» Available data:
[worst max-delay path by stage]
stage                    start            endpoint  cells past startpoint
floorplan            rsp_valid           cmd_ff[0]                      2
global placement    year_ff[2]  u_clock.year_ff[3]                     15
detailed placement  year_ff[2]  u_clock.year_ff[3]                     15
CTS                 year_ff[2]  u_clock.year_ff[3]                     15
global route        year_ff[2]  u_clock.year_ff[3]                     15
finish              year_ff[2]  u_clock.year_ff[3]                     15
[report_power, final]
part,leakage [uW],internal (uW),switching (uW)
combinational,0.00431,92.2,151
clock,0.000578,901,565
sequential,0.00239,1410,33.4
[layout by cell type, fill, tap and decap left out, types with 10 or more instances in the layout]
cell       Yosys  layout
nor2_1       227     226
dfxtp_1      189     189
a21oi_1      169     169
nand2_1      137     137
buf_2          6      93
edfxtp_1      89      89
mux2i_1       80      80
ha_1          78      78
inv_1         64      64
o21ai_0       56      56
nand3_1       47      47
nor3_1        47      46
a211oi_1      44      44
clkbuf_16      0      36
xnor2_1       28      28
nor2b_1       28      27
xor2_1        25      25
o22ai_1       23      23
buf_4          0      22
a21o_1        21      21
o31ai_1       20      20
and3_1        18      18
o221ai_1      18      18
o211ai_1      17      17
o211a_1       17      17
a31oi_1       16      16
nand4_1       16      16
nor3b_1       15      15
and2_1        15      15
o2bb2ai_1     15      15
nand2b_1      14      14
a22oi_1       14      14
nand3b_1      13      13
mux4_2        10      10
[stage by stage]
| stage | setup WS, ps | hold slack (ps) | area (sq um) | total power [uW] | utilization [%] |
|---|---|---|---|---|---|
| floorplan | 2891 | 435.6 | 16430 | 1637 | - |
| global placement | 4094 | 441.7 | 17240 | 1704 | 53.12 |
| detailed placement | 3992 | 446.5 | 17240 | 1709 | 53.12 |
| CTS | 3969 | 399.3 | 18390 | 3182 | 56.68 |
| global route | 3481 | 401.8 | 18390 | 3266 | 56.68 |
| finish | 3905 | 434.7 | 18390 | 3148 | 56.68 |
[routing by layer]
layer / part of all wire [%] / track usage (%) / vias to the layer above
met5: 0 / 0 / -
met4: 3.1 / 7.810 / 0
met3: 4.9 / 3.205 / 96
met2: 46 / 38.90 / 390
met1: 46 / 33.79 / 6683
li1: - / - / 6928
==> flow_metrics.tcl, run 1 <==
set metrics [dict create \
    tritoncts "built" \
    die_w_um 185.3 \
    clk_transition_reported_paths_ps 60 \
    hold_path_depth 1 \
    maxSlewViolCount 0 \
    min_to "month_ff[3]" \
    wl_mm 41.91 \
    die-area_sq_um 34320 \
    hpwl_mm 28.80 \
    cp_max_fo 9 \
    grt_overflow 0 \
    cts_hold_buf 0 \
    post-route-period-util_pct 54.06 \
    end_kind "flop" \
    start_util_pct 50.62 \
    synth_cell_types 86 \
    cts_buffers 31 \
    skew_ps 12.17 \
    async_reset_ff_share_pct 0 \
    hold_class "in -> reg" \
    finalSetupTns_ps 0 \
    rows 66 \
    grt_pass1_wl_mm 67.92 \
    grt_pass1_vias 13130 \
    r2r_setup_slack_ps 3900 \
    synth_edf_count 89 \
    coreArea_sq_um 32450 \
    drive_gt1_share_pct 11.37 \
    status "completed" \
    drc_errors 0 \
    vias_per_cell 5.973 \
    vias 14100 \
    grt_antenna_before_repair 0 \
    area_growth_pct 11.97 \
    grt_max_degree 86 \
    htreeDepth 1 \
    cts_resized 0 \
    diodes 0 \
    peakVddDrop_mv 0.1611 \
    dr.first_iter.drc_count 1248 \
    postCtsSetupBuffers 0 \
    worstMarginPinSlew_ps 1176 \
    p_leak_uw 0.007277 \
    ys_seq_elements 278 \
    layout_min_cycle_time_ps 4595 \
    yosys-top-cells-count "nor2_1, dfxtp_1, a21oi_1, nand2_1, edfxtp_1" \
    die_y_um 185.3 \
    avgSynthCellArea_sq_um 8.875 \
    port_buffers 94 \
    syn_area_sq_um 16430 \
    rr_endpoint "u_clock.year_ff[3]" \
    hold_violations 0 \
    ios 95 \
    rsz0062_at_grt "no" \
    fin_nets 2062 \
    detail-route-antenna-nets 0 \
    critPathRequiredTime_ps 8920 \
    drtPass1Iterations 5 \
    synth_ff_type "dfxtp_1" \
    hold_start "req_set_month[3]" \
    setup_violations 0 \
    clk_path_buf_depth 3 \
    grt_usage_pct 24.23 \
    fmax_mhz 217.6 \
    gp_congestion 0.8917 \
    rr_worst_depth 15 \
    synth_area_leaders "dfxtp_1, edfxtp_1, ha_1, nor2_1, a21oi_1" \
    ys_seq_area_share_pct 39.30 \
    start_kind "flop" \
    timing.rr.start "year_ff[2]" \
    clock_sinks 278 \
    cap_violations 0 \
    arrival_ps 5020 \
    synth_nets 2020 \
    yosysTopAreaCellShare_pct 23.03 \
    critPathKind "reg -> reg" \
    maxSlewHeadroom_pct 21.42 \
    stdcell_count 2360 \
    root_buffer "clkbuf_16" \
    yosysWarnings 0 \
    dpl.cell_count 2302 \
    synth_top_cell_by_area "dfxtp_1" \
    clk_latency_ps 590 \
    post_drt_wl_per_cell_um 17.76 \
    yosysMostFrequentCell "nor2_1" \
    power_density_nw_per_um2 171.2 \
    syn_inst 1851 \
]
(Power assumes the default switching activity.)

» Aim of the exercise:
Take the entries above and copy out all lines with the string "route".

» Solution:
global route        year_ff[2]  u_clock.year_ff[3]                     15
| global route | 3481 | 401.8 | 18390 | 3266 | 56.68 |
    post-route-period-util_pct 54.06 \
    detail-route-antenna-nets 0 \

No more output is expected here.